Hurricane Katrina showed us how difficult it has become to distinguish between natural disasters and man-made ones. First, the Army Corp of Engineers decides it can build a better river than Mother Nature and in the process deprives the delta of storm-absorbing wetlands and barrier islands while allowing the ground under New Orleans to subside into a suicidal bowl. Then a storm hits and... well, you know the rest of the story. The lesson is simple: we are embedded in natural systems and whether we acknowledge that or not can be a matter of life and death.
What follows next you've heard a hundred times: the Bush administration's environmental record is lousy. More than lousy, it is potentially disastrous. But why? At first glance, it's easy enough to understand. Philosophically, Republicans believe in the power of the marketplace to shape behavior. Their animosity toward government regulation is long-standing. They emphasize the rights of private-property owners over any notion of the commons, and so are comfortable letting corporations pursue profit at the expense of air or water quality. Obviously, a Texas oilman like George W. Bush and a former Halliburton CEO like Dick Cheney aren't about to object to opening the Arctic National Wildlife Refuge to drilling. Caribou, they certainly believe, are expendable if they get in the way of our urge for faster-bigger-more.
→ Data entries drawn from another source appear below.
===== src/design/k_way_merge_heap.sv =====
// k_way_merge_heap: top level of the k-way merge min-heap.
// Depends on kwm_pkg, kwm_ram and kwm_less.
//
// Merges up to MAX_SOURCES sorted streams. Issue an item with start while busy
// is low: op = load inserts a source's head key (key, source); op = pop removes
// the smallest entry and, with has_next, replaces it by key from the same
// source, else the last entry takes the root. Each item yields exactly one
// result, shown for a single cycle with done high; the receiver cannot stall,
// so capture it then. top_source names the source whose next key the following
// pop needs; error flags a pop on an empty heap or a load into a full heap.
// Entries live in one RAM with a registered read; the root is also
// held in registers so a pop finds the minimum without a read. A pop sifts
// down through S_DN_R and S_DN_C for each heap level, after S_LAST fetches the
// last entry when there is no next key; a load climbs through S_UP_C. Both end
// in S_PUT. The slowest item is a pop without a next key, set by the
// read-compare loop of the sift-down. Errors and pops that empty the heap
// finish without leaving S_IDLE.
module k_way_merge_heap
    import kwm_pkg::*;
#(
    parameter int MAX_SOURCES = 16,
    parameter int KEY_BITS    = 32
) (
    input  logic                       clk,
    input  logic                       rst_n,
    input  logic                       start,
    output logic                       busy,
    input  logic                       op,
    input  logic signed [KEY_BITS-1:0] key,
    input  logic        [SRC_W-1:0]    source,
    input  logic                       has_next,
    output logic                       done,
    output logic signed [KEY_BITS-1:0] popped_key,
    output logic                       popped_valid,
    output logic        [SRC_W-1:0]    popped_source,
    output logic        [SRC_W-1:0]    top_source,
    output logic                       heap_empty,
    output logic                       error
);

    localparam int IDX_W = (MAX_SOURCES > 1) ? $clog2(MAX_SOURCES) : 1;
    localparam int CNT_W = $clog2(MAX_SOURCES + 1);
    localparam int EXT_W = IDX_W + 2;
    localparam int ENT_W = KEY_BITS + SRC_W;

    // Controller state.
    kwm_state_t state_reg, state_next;
    logic [CNT_W-1:0]           count_reg, count_next;
    logic [IDX_W-1:0]           hole_reg, hole_next;
    logic signed [KEY_BITS-1:0] cur_key_reg, cur_key_next;
    logic [SRC_W-1:0]           cur_src_reg, cur_src_next;
    logic [ENT_W-1:0]           lft_reg, lft_next;
    logic                       has_right_reg, has_right_next;
    logic signed [KEY_BITS-1:0] root_key_reg, root_key_next;
    logic [SRC_W-1:0]           root_src_reg, root_src_next;

    // Result registers.
    logic                       done_reg, done_next;
    logic signed [KEY_BITS-1:0] pkey_reg, pkey_next;
    logic                       pvalid_reg, pvalid_next;
    logic [SRC_W-1:0]           psrc_reg, psrc_next;
    logic [SRC_W-1:0]           top_reg, top_next;
    logic                       empty_reg, empty_next;
    logic                       err_reg, err_next;

    // RAM port.
    logic             ram_we, ram_re;
    logic [IDX_W-1:0] ram_waddr, ram_raddr;
    logic [ENT_W-1:0] ram_wdata, ram_rdata;

    kwm_ram #(
        .WIDTH (ENT_W),
        .DEPTH (MAX_SOURCES)
    ) u_ram (
        .clk   (clk),
        .we    (ram_we),
        .waddr (ram_waddr),
        .wdata (ram_wdata),
        .re    (ram_re),
        .raddr (ram_raddr),
        .rdata (ram_rdata)
    );

    // Split the stored entries.
    logic signed [KEY_BITS-1:0] rd_key, lft_key;
    logic [SRC_W-1:0]           rd_src, lft_src;

    assign rd_key  = ram_rdata[ENT_W-1:SRC_W];
    assign rd_src  = ram_rdata[SRC_W-1:0];
    assign lft_key = lft_reg[ENT_W-1:SRC_W];
    assign lft_src = lft_reg[SRC_W-1:0];

    // Comparators: all three sift-down orderings in parallel, plus sift-up.
    logic l_lt_cur, r_lt_l, r_lt_cur, cur_lt_rd;

    kwm_less #(.KEY_BITS(KEY_BITS)) u_less_lc (
        .a_key (lft_key), .a_src (lft_src),
        .b_key (cur_key_reg), .b_src (cur_src_reg),
        .lt    (l_lt_cur)
    );

    kwm_less #(.KEY_BITS(KEY_BITS)) u_less_rl (
        .a_key (rd_key), .a_src (rd_src),
        .b_key (lft_key), .b_src (lft_src),
        .lt    (r_lt_l)
    );

    kwm_less #(.KEY_BITS(KEY_BITS)) u_less_rc (
        .a_key (rd_key), .a_src (rd_src),
        .b_key (cur_key_reg), .b_src (cur_src_reg),
        .lt    (r_lt_cur)
    );

    kwm_less #(.KEY_BITS(KEY_BITS)) u_less_up (
        .a_key (cur_key_reg), .a_src (cur_src_reg),
        .b_key (rd_key), .b_src (rd_src),
        .lt    (cur_lt_rd)
    );

    // Index arithmetic around the hole.
    logic [EXT_W-1:0] cnt_ext, lidx, ridx, nl_idx;
    logic [IDX_W-1:0] parent_idx, cnt_parent, pick_idx;
    logic             pick_right, descend;

    assign cnt_ext    = EXT_W'(count_reg);
    assign lidx       = EXT_W'({hole_reg, 1'b1});
    assign ridx       = lidx + EXT_W'(1);
    assign parent_idx = IDX_W'((hole_reg - IDX_W'(1)) >> 1);
    assign cnt_parent = IDX_W'((count_reg[IDX_W-1:0] - IDX_W'(1)) >> 1);
    assign pick_right = has_right_reg && r_lt_l;
    assign pick_idx   = pick_right ? ridx[IDX_W-1:0] : lidx[IDX_W-1:0];
    assign descend    = pick_right ? r_lt_cur : l_lt_cur;
    assign nl_idx     = EXT_W'({pick_idx, 1'b1});

    assign busy = (state_reg != S_IDLE);

    always_comb
    begin
        state_next     = state_reg;
        count_next     = count_reg;
        hole_next      = hole_reg;
        cur_key_next   = cur_key_reg;
        cur_src_next   = cur_src_reg;
        lft_next       = lft_reg;
        has_right_next = has_right_reg;
        done_next      = 1'b0;
        pkey_next      = pkey_reg;
        pvalid_next    = pvalid_reg;
        psrc_next      = psrc_reg;
        top_next       = top_reg;
        empty_next     = empty_reg;
        err_next       = err_reg;
        ram_we         = 1'b0;
        ram_waddr      = hole_reg;
        ram_wdata      = {cur_key_reg, cur_src_reg};
        ram_re         = 1'b0;
        ram_raddr      = hole_reg;

        case (state_reg)
            S_IDLE:
            begin
                if (start)
                begin
                    pkey_next   = '0;
                    pvalid_next = 1'b0;
                    psrc_next   = '0;
                    err_next    = 1'b0;
                    if (op == OP_LOAD)
                    begin
                        if (count_reg == CNT_W'(MAX_SOURCES))
                        begin
                            // Full: report and drop the item.
                            err_next   = 1'b1;
                            done_next  = 1'b1;
                            top_next   = root_src_reg;
                            empty_next = 1'b0;
                        end
                        else
                        begin
                            cur_key_next = key;
                            cur_src_next = source;
                            hole_next    = count_reg[IDX_W-1:0];
                            count_next   = count_reg + CNT_W'(1);
                            if (count_reg == '0)
                            begin
                                state_next = S_PUT;
                            end
                            else
                            begin
                                ram_re     = 1'b1;
                                ram_raddr  = cnt_parent;
                                state_next = S_UP_C;
                            end
                        end
                    end
                    else if (count_reg == '0)
                    begin
                        // Pop on empty heap.
                        err_next   = 1'b1;
                        done_next  = 1'b1;
                        top_next   = '0;
                        empty_next = 1'b1;
                    end
                    else
                    begin
                        pkey_next   = root_key_reg;
                        psrc_next   = root_src_reg;
                        pvalid_next = 1'b1;
                        hole_next   = '0;
                        if (has_next)
                        begin
                            cur_key_next = key;
                            cur_src_next = root_src_reg;
                            if (count_reg > CNT_W'(1))
                            begin
                                ram_re     = 1'b1;
                                ram_raddr  = IDX_W'(1);
                                state_next = S_DN_R;
                            end
                            else
                            begin
                                state_next = S_PUT;
                            end
                        end
                        else
                        begin
                            count_next = count_reg - CNT_W'(1);
                            if (count_reg == CNT_W'(1))
                            begin
                                // Last entry gone: report an empty heap.
                                done_next  = 1'b1;
                                top_next   = '0;
                                empty_next = 1'b1;
                            end
                            else
                            begin
                                // Fetch the last entry to refill the root.
                                ram_re     = 1'b1;
                                ram_raddr  = IDX_W'(count_reg - CNT_W'(1));
                                state_next = S_LAST;
                            end
                        end
                    end
                end
            end

            S_UP_C:
            begin
                // Parent data is on the read port.
                if (cur_lt_rd)
                begin
                    ram_we    = 1'b1;
                    ram_waddr = hole_reg;
                    ram_wdata = ram_rdata;
                    hole_next = parent_idx;
                    if (parent_idx == '0)
                    begin
                        state_next = S_PUT;
                    end
                    else
                    begin
                        ram_re    = 1'b1;
                        ram_raddr = IDX_W'((parent_idx - IDX_W'(1)) >> 1);
                    end
                end
                else
                begin
                    state_next = S_PUT;
                end
            end

            S_LAST:
            begin
                cur_key_next = rd_key;
                cur_src_next = rd_src;
                if (count_reg > CNT_W'(1))
                begin
                    ram_re     = 1'b1;
                    ram_raddr  = IDX_W'(1);
                    state_next = S_DN_R;
                end
                else
                begin
                    state_next = S_PUT;
                end
            end

            S_DN_R:
            begin
                // Hold the left child, fetch the right one if present.
                lft_next       = ram_rdata;
                has_right_next = (ridx < cnt_ext);
                if (ridx < cnt_ext)
                begin
                    ram_re    = 1'b1;
                    ram_raddr = ridx[IDX_W-1:0];
                end
                state_next = S_DN_C;
            end

            S_DN_C:
            begin
                if (descend)
                begin
                    ram_we    = 1'b1;
                    ram_waddr = hole_reg;
                    ram_wdata = pick_right ? ram_rdata : lft_reg;
                    hole_next = pick_idx;
                    if (nl_idx < cnt_ext)
                    begin
                        ram_re     = 1'b1;
                        ram_raddr  = nl_idx[IDX_W-1:0];
                        state_next = S_DN_R;
                    end
                    else
                    begin
                        state_next = S_PUT;
                    end
                end
                else
                begin
                    state_next = S_PUT;
                end
            end

            S_PUT:
            begin
                // Drop the carried entry into the hole and report.
                ram_we     = 1'b1;
                ram_waddr  = hole_reg;
                ram_wdata  = {cur_key_reg, cur_src_reg};
                done_next  = 1'b1;
                top_next   = (hole_reg == '0) ? cur_src_reg : root_src_reg;
                empty_next = 1'b0;
                state_next = S_IDLE;
            end

            default:
            begin
                state_next = S_IDLE;
            end
        endcase
    end

    // Mirror every write to the root in registers.
    always_comb
    begin
        root_key_next = root_key_reg;
        root_src_next = root_src_reg;
        if (ram_we && (ram_waddr == '0))
        begin
            root_key_next = ram_wdata[ENT_W-1:SRC_W];
            root_src_next = ram_wdata[SRC_W-1:0];
        end
    end

    always_ff @(posedge clk or negedge rst_n)
    begin
        if (!rst_n)
        begin
            state_reg <= S_IDLE;
            count_reg <= '0;
            done_reg  <= 1'b0;
        end
        else
        begin
            state_reg <= state_next;
            count_reg <= count_next;
            done_reg  <= done_next;
        end
    end

    always_ff @(posedge clk)
    begin
        hole_reg      <= hole_next;
        cur_key_reg   <= cur_key_next;
        cur_src_reg   <= cur_src_next;
        lft_reg       <= lft_next;
        has_right_reg <= has_right_next;
        root_key_reg  <= root_key_next;
        root_src_reg  <= root_src_next;
        pkey_reg      <= pkey_next;
        pvalid_reg    <= pvalid_next;
        psrc_reg      <= psrc_next;
        top_reg       <= top_next;
        empty_reg     <= empty_next;
        err_reg       <= err_next;
    end

    assign done          = done_reg;
    assign popped_key    = pkey_reg;
    assign popped_valid  = pvalid_reg;
    assign popped_source = psrc_reg;
    assign top_source    = top_reg;
    assign heap_empty    = empty_reg;
    assign error         = err_reg;

endmodule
The Bush administration's assault on environmental quality has, however, been so deliberate, destructive, and hostile that the usual explanations -- while not wrong -- are hardly adequate. During their time in power, Bush's officials have worked systematically and energetically to undo half a century of environmental law and policy based on hard-learned lessons about how to sustain healthy environments. Strikingly, they have failed to protect the environment even when they could have done so without repercussions from special-interest campaign contributors. Something more is going on.
The writer concludes that it is religious dominionism in combination with corporate opportunism that accounts for the systematic disregard for the environment that is evidenced by Bush's environmental policies.
Bush's assault on the environment makes perfect sense once you see the bargains that drive it. The fundamentalists give Bush political power; his corporate cronies get free reign to plunder the land for their profit; and the fundamentalists get the heads of nature-worshipping enviros on an arsenic platter. The rest of us, of course, get left behind.